Molecular Mechanisms in Idiopathic Mitral Valve Chordae Tendineae Rupture: Insights from Transcriptome Analysis and Inflammation Evaluation.

OBJECTIVE

This study investigates the molecular mechanisms and hub genes in idiopathic rupture of mitral valve chordae tendineae (iRCT).

METHODS

Histological changes were assessed via pathological staining, and transcriptome sequencing was performed on samples from 8 iRCT patients and 6 controls. Differentially expressed genes (DEGs), functional enrichment, PPI networks, and immune cell infiltration were analyzed.
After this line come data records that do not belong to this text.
### src/design/lft_pkg.sv
// ----------------------------------------------------------------------------
// lft_pkg: shared types and constants for the LRU frame table
// Field widths, the search token that runs along the cell chain, and the
// write-back request that updates one frame.
// ----------------------------------------------------------------------------
package lft_pkg;

  localparam int NUM_FRAMES = 64;
  localparam int IDX_W      = (NUM_FRAMES > 1) ? $clog2(NUM_FRAMES) : 1;
  localparam int CNT_W      = $clog2(NUM_FRAMES + 1);

  localparam int PID_W   = 16;
  localparam int PAGE_W  = 20;
  localparam int STAMP_W = 32;
  localparam int CFG_W   = 7;
  localparam int FIDX_W  = 6;
  localparam int FREED_W = 7;
  localparam int OUTC_W  = 2;

  localparam logic [CFG_W-1:0]   CFG_RESET = CFG_W'(64);
  localparam logic [STAMP_W-1:0] STAMP_MAX = '1;
  localparam logic [STAMP_W-1:0] STAMP_INIT = STAMP_W'(1);

  localparam logic ACT_TOUCH   = 1'b0;
  localparam logic ACT_RELEASE = 1'b1;

  localparam logic [OUTC_W-1:0] OUTC_HIT      = 2'd0;
  localparam logic [OUTC_W-1:0] OUTC_FILL     = 2'd1;
  localparam logic [OUTC_W-1:0] OUTC_EVICT    = 2'd2;
  localparam logic [OUTC_W-1:0] OUTC_RELEASED = 2'd3;

  typedef logic [PID_W-1:0]   pid_t;
  typedef logic [PAGE_W-1:0]  page_t;
  typedef logic [STAMP_W-1:0] stamp_t;
  typedef logic [IDX_W-1:0]   idx_t;
  typedef logic [CNT_W-1:0]   cnt_t;

  // Search token: request fields plus the running hit / empty / oldest scan
  typedef struct packed {
    logic   valid;
    logic   release_op;
    pid_t   pid;
    page_t  page;
    logic   hit;
    idx_t   hit_idx;
    logic   have_empty;
    idx_t   empty_idx;
    logic   have_old;
    stamp_t old_stamp;
    idx_t   old_idx;
    pid_t   old_owner;
    page_t  old_page;
    cnt_t   freed;
  } token_t;

  // Frame update broadcast to all cells
  typedef struct packed {
    logic   en;
    logic   stamp_only;
    idx_t   idx;
    pid_t   owner;
    page_t  page;
    stamp_t stamp;
  } wb_t;

endpackage

### src/design/lft_cell.sv
// ----------------------------------------------------------------------------
// lft_cell: one frame of the table
// Holds owner, page and stamp of its frame, folds its entry into the passing
// search token, clears itself on a matching release, and takes write-backs.
// ----------------------------------------------------------------------------
module lft_cell import lft_pkg::*; (
  input  logic   clk_i,
  input  logic   rst_ni,
  input  idx_t   idx_i,
  input  cnt_t   active_i,
  input  token_t tok_i,
  input  wb_t    wb_i,
  output token_t tok_o
);

  pid_t   owner_q, owner_d;
  page_t  page_q, page_d;
  stamp_t stamp_q, stamp_d;
  token_t tok_q, tok_d;
  logic   in_range;
  logic   empty;

  assign in_range = CNT_W'(idx_i) < active_i;
  assign empty    = (owner_q == '0);

  always_comb begin
    tok_d   = tok_i;
    owner_d = owner_q;
    page_d  = page_q;
    stamp_d = stamp_q;
    if (tok_i.valid) begin
      if (tok_i.release_op) begin
        if (tok_i.pid != '0 && owner_q == tok_i.pid) begin
          owner_d   = '0;
          tok_d.freed = tok_i.freed + 1'b1;
        end
      end else if (in_range) begin
        if (empty) begin
          if (!tok_i.have_empty) begin
            tok_d.have_empty = 1'b1;
            tok_d.empty_idx  = idx_i;
          end
        end else begin
          if (!tok_i.hit && tok_i.pid != '0 && owner_q == tok_i.pid &&
              page_q == tok_i.page) begin
            tok_d.hit     = 1'b1;
            tok_d.hit_idx = idx_i;
          end
          // strict less-than keeps the lowest index on equal stamps
          if (!tok_i.have_old || stamp_q < tok_i.old_stamp) begin
            tok_d.have_old  = 1'b1;
            tok_d.old_stamp = stamp_q;
            tok_d.old_idx   = idx_i;
            tok_d.old_owner = owner_q;
            tok_d.old_page  = page_q;
          end
        end
      end
    end
    if (wb_i.en && wb_i.idx == idx_i) begin
      stamp_d = wb_i.stamp;
      if (!wb_i.stamp_only) begin
        owner_d = wb_i.owner;
        page_d  = wb_i.page;
      end
    end
  end

  always_ff @(posedge clk_i or negedge rst_ni) begin
    if (!rst_ni) begin
      owner_q <= '0;
      tok_q   <= '0;
    end else begin
      owner_q <= owner_d;
      tok_q   <= tok_d;
    end
  end

  always_ff @(posedge clk_i) begin
    page_q  <= page_d;
    stamp_q <= stamp_d;
  end

  assign tok_o = tok_q;

endmodule

### config.mk
export PLATFORM = sky130hd
export DESIGN_NAME = lft_cell
export DESIGN_NICKNAME = d
export VERILOG_FILES = /design/src/design/lft_pkg.sv /design/src/design/lft_cell.sv
export SDC_FILE = /design/constraint.sdc
export NUM_CORES = 1
export LEC_CHECK = 0
export ABC_AREA = 1
export BUFFER_PORTS_ARGS = -buffer_cell sky130_fd_sc_hd__buf_2
export CAP_MARGIN = 10
export CORE_UTILIZATION = 35
export DETAILED_ROUTE_END_ITERATION = 6
export PLACE_DENSITY = 0.65
export SETUP_SLACK_MARGIN = 0.5
export SLEW_MARGIN = 20
export SYNTH_ARGS = -nofsm -noshare
export SYNTH_HDL_FRONTEND = slang
export SYNTH_SLANG_ARGS = --single-unit
### constraint.sdc
create_clock -name clk_i -period 4.5 [get_ports clk_i]
set_input_delay 0.45 -clock clk_i [delete_from_list [all_inputs] [get_ports clk_i]]
set_output_delay 0.45 -clock clk_i [all_outputs]
set_load 0.01 [all_outputs]
Word level (Yosys, flattened, before mapping)
Cells that the tools add are included.

operators by class
  add/sub/neg operators = 1
  magnitude comparators = 2
  eq/ne operators = 3
  multiplexer cells = 16
  bitwise operators = 1
  reductions and logical operators = 11

operators with widths
  operator                                      number
  two-way mux 89 bit                            2
  two-way mux 75 bit                            2
  two-way mux 96 bit                            1
  two-way mux 16 bit                            5
  two-way mux 7 bit                             5
  less-than comparator 32 bit                   1
  equality test 20 bit                          1
  equality test 16 bit                          1
  logical NOT 16 bit                            1
  nonzero test 16 bit                           1
  adder 7 x 1 -> 7 bit (second input constant)  1
  less-than comparator 6 x 7 -> 1 bit           1
  equality test 6 bit                           1
  two-way mux 6 bit                             1
  logical AND 1 bit                             5
  logical NOT 1 bit                             2
  AND reduction 2 bit                           1
  logical OR 1 bit                              1
  inverter 1 bit                                1

word-level totals
  bits in registers = 202
  bits of input ports = 225
  output and inout bits = 134

Depth between registers and ports, before layout
  depth after elaboration = 9
  depth in mapped cells = 18
  depth with buffers taken out = 16

Least setup slack after synthesis
OpenSTA, ideal clock, no wires.

  path kind = input port to flip-flop
  from = in wb_i[69] in the netlist's numbering
  to = reg page_q[0], enable pin
  library setup time = 0.361 ns
  arrival time = 3.763 ns
  data required time = 4.139 ns
  setup slack = 0.376 ns
  stages = 7
  path buffers = 1
  cell sequence = inv_1 -> nand2_1 -> o221ai_1 -> nor4_2 -> nand2_1 -> inv_2 -> buf_2

between the ends
  longest elaborated chain between the ends = 3

RTL lines
  element                        line            RTL
  start: declaration             lft_cell.sv:12  input wb_t wb_i,
  equality test 6 bit            lft_cell.sv:60  if (wb_i.en && wb_i.idx == idx_i) begin
  logical AND 1 bit              lft_cell.sv:60
  AND reduction 2 bit (no line)  --
  end signal: assignment         lft_cell.sv:80  page_q <= page_d;
  end: declaration               lft_cell.sv:17  page_t page_q, page_d;

Every way passes these cells.
A chain may end at the register's enable or synchronous reset.

==> impl_metrics.ini <==
[yosys]
synth_most_common_cell = nand2_1
synth_seq_area_share_pct = 60.83
yosysWarningCount = 0
ys_async_sr_fraction_pct = 74.26
syn_area_um2 = 8737
yosys.area.top_type = dfrtp_1
synthDominantCellAreaShare_pct = 42.96
synth.top_cells.by_area = dfrtp_1 (43%), edfxtp_1 (18%), nand2_1 (12%)
yosysUniqueCellTypes = 35
synth.ff_latch_count = 202
synth_enable_flop_cells = 52
synth_flop_cell = dfrtp_1
netlist_instances = 891
synth_fp_nets = 1153
netlist_top_cells_count = nand2_1 (284), dfrtp_1 (150), nand3_1 (103)
mean_area_per_synthesized_cell_um2 = 9.806

[route]
detail_route.wl_per_cell_um = 16.40
route.detailed.drc = 0
num_vias = 7334
detail-route-antenna-nets = 0
drt_iter0_drc = 406
first_pass_iters = 5
wl_um = 26160
route.detailed.vias_per_inst = 4.598

[power]
power.density_cell_area_nw_per_um2 = 400.6
vdd_drop_max_mv = 0.3085
leakagePower_nw = 6.135

[outcome]
outcome = finished with violations
failed_checks = negative hold slack

[die]
design.die.area_um2 = 25600
fp-row-count = 57
die_height_um = 160.0
floorplan.initialDensity_pct = 35.82
fp.dieW_um = 160.0
fp.coreArea_um2 = 24390
boundaryPins = 359

[sta]
max_freq_mhz = 354.1
finalHoldWorstSlack_ps = -11.08
finalWorstPathRequiredPeriod_ps = 2824
timing.final.crit_share_pct = 62.76
totalNegativeSetupSlack_ps = 0
fin_worst_skew_ps = 16.46
setup-violations-final = 0
grt_setup_unrepaired = no
slew_headroom_pct = 42.09
worst-slew-pin-transition_ps = 868.7
drv_slew = 0
finalHoldViolCount = 15

[setup_path]
critical_path.cell_chain = ha_1, nand2_1, o21ai_0, nand2_1, a21oi_1, nor2_1, nand2_1, nand2_4, nand2_4, nand2_1, nand2_1
crit_path_end_kind = flip-flop
crit_top_cell = nand2_1
crit_family = simple AND/OR/NAND/NOR gates
crit_type = reg2reg
path_buf_inv = 0
cpMaxStageDelayCell = nand2_4
cp.arrival_ps = 3260
crit_path_start_kind = flip-flop
crit_path_max_incr_delay_ps = 710
timing.critical_path.required_ps = 4940
worstPathMaxFanout = 74

[clock_tree]
number_of_sinks_driven_by_the_clock_tree = 202
resized_cells_post_cts = 0
worstSkewPairLatency_ps = 510
root_buffer = clkbuf_16
clk_path_buf_depth = 3
tritoncts = built
register_clock_pin_slew_on_the_reported_worst_setup_and_hold_paths_ps = 60
count_of_buffers_added_by_post_cts_timing_repair_for_setup = 0
post_cts_hold_buffer_count = 0
cts_max_level = 1
numCtsBuffers = 23

[final_layout]
layout.nets = 1513
final_core_util_pct = 47.51
layout.area.seq_um2 = 5315
drive_above_1_share_pct = 32.10
stdcell_count = 1595
area_growth_pct = 32.64
layout.filler_cells = 2372
area_occupied_by_multi_input_gates_um2 = 2924

[grt]
grt_max_degree = 78
grtUsageTotal_pct = 20.12
grt_pass1_wl_um = 40160
antenna_found_initial = 5
globalRoute.totalOverflow = 0
via_count_of_the_first_global_routing_pass = 7602

[worst_hold_path]
worst_hold_path_type = in2async

[placed_design]
hpwlAfterDp_um = 19530
place.port_buffers = 358
placedCellCount = 1550
globalplace.congestion = 0.8735

[run]
cap_violations = 0
==> placed cells by master, fill, tap and decap left out, drive strengths merged <==
master,count
xor2,12
a21oi,19
o221ai,2
clkinv,6
o211ai,2
nand3b,4
o2111ai,1
ha,37
nand4,15
a31oi,1
and3b,1
a22oi,1
o21ai,12
a22o,2
dfrtp,150
o22ai,3
bufinv,1
buf,365
inv,89
nand3,103
xnor2,11
and2,2
o21a,1
nor2,46
a21o,1
nor3,5
clkbuf,34
edfxtp,52
or2,1
nand2,285
diode,3
nor4,4
==> through the flow <==
| stage | setup WS (ps) | area [µm²] | power (mW) |
|---|---|---|---|
| final | 1676 | 11590 | 4.642 |
| after global routing | 1377 | 11590 | 4.877 |
| after CTS | 1670 | 11580 | 4.715 |
| after detailed placement | 1542 | 10830 | 2.834 |
| after global placement | 1559 | 10830 | 2.820 |
| after floorplan | 1238 | 8746 | 2.480 |
==> layout make-up <==
class	count	share of cell area, %
Antenna cell	3	0.06478
Clock buffer	34	5.949
Clock inverter	8	0.5722
Inverter	88	2.850
Multi-Input combinational cell	571	25.23
Sequential cell	202	45.86
Tap cell	324	3.498
Timing Repair Buffer	365	15.97
==> sequential cells by signal, summed over array words and instances (netlist names) <==
register,count
stamp_q,32
tok_o,134
page_q,20
owner_q,16
==> cells by family after synthesis <==
| group | synth area share (%) |
|---|---|
| fa+ha+maj | 5.299 |
| compound gates | 2.993 |
| flops | 60.83 |
| buf+inv | 5.986 |
| xor+xnor | 2.306 |
| simple gates | 22.58 |
==> metal layers <==
metal	global-route usage [%]	wire length (µm)
met5	0	10
met4	5.498	553
met1	24.72	10840
met2	35.89	13190
met3	3.870	1565
==> path summary, 6_finish.rpt <==
kind                       slack [ps]         end         from  cells past startpoint
setup / recovery                 1680   tok_o[40]  stamp_q[19]                     11
hold / removal                    -10  tok_o[101]       rst_ni                      1
setup reg to reg                 1680   tok_o[40]  stamp_q[19]                     11
hold reg to reg                   500    tok_o[7]    page_q[0]                      2
max in group asynchronous        3480   tok_o[90]       rst_ni                      2
min in group clk_i                 60  tok_o[101]   tok_i[101]                      1
==> power by group <==
part           internal (mW)  switching [mW]  leakage [nW]
Combinational          0.275           0.424          3.51
Clock                   1.12           0.734         0.374
Sequential              2.02          0.0698          2.25
Power figures use the tool's default switching activity.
Hub gene expression was validated using RT-qPCR.

RESULTS

iRCT samples exhibited cell proliferation, disorganized collagen fibers, and elastin fiber rupture. Immunohistochemical analysis further confirmed that activated fibroblasts, macrophages, dendritic cells, and T cells were increased in iRCT samples compared to normal samples. Additionally, iRCT samples exhibited an increased content of collagen fibers and elastin fibers. Transcriptome analysis identified 208 DEGs (109 upregulated, 99 downregulated) linked to inflammation, immune activation, and extracellular matrix remodeling.

CONCLUSION

iRCT involves ECM remodeling, inflammation, and immune dysregulation, with identified hub genes offering potential therapeutic targets.